Very Nice ! The best explanations for ROC curves and AUC I have found on the internet so far

Thanks. Very detailed explanation.

Hi Aniruddha, Thank you for the post. While trying to implement the code, in this line: auc_score1 = roc_auc_score(testY1, pred_prob1[:,1]) I am getting an error like this: File "train_test_roc.py", line 566, in fpr1, tpr1, thresh1 = roc_curve(testY1, pred_prob1[:,1], pos_label=1) File "C:\Users\User\AppData\Local\Programs\Python\Python37\lib\site-packages\sklearn\utils\validation.py", line 73, in inner_f return f(**kwargs) File "C:\Users\User\AppData\Local\Programs\Python\Python37\lib\site-packages\sklearn\metrics\_ranking.py", line 776, in roc_curve y_true, y_score, pos_label=pos_label, sample_weight=sample_weight) File "C:\Users\User\AppData\Local\Programs\Python\Python37\lib\site-packages\sklearn\metrics\_ranking.py", line 539, in _binary_clf_curve raise ValueError("{0} format is not supported".format(y_type)) ValueError: multilabel-indicator format is not supported Do you think you could help me out how to solve it? Thank you in advance

Hi Aniruddha, Thanks for the detailed explanation. Just a quick question : What is the purpose and meaning of `pos_label` argument in roc_curve method ? Can you please explain? Thanks, Sarthak

Thank you very much for your post. I have a doubt on the probability table: In a binary classifier, that value is always the probability to get a value of True, right?

Very good explanation

Thank you for this nice piece. I just can't understand where you mentioned "Point A is where the Sensitivity is the highest and Specificity the lowest." Isn't that point a [1,1]? i.e. TPR =1 and FPR=1 as well?

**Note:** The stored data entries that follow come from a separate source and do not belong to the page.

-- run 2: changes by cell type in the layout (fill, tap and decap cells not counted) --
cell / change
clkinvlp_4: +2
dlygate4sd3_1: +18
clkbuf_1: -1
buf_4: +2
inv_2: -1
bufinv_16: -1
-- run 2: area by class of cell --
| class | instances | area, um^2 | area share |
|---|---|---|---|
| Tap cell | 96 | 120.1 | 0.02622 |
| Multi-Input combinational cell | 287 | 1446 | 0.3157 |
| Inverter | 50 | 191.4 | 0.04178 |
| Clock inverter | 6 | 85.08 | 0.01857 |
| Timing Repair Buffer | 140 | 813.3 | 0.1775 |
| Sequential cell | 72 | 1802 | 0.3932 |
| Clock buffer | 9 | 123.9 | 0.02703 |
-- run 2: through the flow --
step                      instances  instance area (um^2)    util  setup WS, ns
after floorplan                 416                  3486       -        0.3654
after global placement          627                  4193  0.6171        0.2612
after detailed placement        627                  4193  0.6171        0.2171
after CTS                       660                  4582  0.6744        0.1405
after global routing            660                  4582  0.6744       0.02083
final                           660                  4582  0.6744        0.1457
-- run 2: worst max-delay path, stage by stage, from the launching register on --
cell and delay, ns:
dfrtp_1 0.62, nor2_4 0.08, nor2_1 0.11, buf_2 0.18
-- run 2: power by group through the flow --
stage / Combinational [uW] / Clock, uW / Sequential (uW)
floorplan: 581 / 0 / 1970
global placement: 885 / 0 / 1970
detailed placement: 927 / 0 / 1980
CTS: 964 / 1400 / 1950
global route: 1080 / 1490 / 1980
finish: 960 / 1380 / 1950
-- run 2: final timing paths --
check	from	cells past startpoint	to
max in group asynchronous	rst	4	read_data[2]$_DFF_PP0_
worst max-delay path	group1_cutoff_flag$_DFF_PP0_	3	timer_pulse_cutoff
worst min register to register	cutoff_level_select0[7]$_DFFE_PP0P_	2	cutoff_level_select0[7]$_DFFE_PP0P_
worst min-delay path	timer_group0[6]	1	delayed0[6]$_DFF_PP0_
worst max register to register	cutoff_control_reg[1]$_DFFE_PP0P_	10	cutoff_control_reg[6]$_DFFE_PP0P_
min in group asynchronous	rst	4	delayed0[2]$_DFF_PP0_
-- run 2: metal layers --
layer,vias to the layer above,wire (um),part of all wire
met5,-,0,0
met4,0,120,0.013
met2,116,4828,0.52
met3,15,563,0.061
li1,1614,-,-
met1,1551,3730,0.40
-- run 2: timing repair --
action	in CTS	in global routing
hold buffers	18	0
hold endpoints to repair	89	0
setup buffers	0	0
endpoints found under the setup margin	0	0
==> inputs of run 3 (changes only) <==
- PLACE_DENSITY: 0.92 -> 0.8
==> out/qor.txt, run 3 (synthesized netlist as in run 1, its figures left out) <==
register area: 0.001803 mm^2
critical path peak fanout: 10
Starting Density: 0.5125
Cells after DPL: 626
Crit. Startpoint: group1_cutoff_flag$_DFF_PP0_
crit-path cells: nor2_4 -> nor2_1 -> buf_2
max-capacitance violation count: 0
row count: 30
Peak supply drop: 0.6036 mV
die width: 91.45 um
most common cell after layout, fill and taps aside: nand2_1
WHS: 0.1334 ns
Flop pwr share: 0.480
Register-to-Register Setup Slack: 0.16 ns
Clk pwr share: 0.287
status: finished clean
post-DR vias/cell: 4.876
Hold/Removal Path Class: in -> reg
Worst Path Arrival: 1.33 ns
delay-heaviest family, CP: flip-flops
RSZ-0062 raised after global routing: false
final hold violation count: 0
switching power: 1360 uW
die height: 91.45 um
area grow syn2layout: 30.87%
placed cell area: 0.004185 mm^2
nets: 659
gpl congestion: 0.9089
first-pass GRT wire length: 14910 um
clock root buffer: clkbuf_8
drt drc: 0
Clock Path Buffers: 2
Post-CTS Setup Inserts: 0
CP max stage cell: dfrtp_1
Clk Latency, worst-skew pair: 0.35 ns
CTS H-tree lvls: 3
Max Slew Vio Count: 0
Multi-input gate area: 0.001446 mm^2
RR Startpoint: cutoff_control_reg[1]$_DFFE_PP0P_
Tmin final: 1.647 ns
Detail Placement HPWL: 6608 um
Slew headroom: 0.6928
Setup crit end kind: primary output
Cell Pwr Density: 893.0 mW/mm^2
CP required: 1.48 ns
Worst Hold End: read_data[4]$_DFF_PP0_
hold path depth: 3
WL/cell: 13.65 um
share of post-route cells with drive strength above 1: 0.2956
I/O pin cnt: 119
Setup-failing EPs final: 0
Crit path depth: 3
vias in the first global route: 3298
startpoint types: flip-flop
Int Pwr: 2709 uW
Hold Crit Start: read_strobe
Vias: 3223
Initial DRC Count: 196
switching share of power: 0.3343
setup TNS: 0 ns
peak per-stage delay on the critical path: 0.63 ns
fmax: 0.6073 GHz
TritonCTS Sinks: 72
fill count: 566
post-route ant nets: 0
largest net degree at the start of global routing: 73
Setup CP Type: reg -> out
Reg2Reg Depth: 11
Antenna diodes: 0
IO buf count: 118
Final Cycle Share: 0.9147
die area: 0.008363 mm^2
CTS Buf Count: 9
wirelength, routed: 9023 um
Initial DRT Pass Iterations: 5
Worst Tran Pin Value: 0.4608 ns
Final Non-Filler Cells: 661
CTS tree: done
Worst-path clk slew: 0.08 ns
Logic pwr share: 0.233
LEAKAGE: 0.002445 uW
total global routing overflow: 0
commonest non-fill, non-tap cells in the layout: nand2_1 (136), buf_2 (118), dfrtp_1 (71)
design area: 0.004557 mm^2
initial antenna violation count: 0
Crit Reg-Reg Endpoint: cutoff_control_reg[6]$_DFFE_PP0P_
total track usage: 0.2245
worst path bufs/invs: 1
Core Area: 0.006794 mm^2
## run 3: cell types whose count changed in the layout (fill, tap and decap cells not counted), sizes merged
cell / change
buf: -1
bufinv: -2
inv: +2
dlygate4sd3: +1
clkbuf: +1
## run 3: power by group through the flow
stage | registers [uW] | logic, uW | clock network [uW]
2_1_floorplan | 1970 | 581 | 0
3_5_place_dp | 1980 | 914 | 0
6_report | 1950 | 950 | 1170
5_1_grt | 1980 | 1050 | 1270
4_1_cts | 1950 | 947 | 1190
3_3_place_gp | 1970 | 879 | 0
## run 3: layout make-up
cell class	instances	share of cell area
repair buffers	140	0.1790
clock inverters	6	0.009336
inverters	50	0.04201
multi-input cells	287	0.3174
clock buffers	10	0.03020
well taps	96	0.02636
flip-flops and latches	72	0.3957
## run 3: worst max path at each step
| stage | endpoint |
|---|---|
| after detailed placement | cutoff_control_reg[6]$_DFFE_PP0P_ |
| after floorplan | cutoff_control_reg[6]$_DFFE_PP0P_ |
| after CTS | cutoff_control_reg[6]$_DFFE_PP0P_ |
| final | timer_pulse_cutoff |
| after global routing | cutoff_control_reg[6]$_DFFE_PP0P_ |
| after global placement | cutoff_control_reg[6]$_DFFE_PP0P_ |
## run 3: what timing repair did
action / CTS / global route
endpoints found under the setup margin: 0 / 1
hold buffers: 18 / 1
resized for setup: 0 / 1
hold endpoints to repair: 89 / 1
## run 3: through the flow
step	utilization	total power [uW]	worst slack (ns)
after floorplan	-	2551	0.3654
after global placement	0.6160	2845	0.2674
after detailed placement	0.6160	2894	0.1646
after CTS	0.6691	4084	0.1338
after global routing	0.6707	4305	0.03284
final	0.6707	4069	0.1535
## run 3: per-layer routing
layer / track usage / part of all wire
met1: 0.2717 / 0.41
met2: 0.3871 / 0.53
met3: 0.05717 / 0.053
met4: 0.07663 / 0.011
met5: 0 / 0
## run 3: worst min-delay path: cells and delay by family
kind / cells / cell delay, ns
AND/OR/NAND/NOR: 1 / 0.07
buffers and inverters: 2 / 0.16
`config.mk`:
```
export PLATFORM = sky130hd
export DESIGN_NAME = alert_monitor_end_flat
export DESIGN_NICKNAME = d
export VERILOG_FILES = /design/src/alert_pkg.sv /design/src/alert_link_if.sv /design/src/square_wave_gen.sv /design/src/alert_monitor_end.sv /design/src/flat_wrapper.sv
export SDC_FILE = /design/constraint.sdc
export NUM_CORES = 1
export LEC_CHECK = 0
export ABC_AREA = 1
export BUFFER_PORTS_ARGS = -buffer_cell sky130_fd_sc_hd__buf_2
export CAP_MARGIN = 20
export CORE_AREA = 2 2 131 133
export CTS_CLUSTER_SIZE = 14
export DETAILED_ROUTE_END_ITERATION = 6
export DIE_AREA = 0 0 133 135
export PLACE_DENSITY = 0.73
export SYNTH_ARGS = -nofsm -noshare
export SYNTH_HDL_FRONTEND = slang
export SYNTH_SLANG_ARGS = --single-unit
```
`constraint.sdc`:
```
create_clock -name clk -period 2.2 [get_ports clk]
set_input_delay 0.22 -clock clk [delete_from_list [all_inputs] [get_ports clk]]
set_output_delay 0.22 -clock clk [all_outputs]
set_load 0.05 [all_outputs]
```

Very interresting article thanks a lot

Great article. However, would like to check if OneVsRestClassifier is required? What is the difference between using OneVsRestClassifier and not using it? I tried out your code and not using it gave a slightly better score.

Very good article, thanks

Very useful, thank you very much.

I am using AUC for landslide susceptibility mapping and have divided the data into two unit, 70% and 30%. So for validation I am only using 30% of the data which were randomly selected form the whole data. But the AUC value for validation has come greater than the testing value. Is it correct? Should the validation AUC value should be lesser than the testing AUC value?

Thanks a lot Aniruddha. This was a very useful article in understanding ROC-AUC concept.

Thank you......! Nicely Explained.

Much thanks for this very insightful article. One question remains unanswered for me though: How do we get the auc_roc_scores for the multiclass? I have tried some codes based on your code for the LR & KN models plus some other searches but it's not working.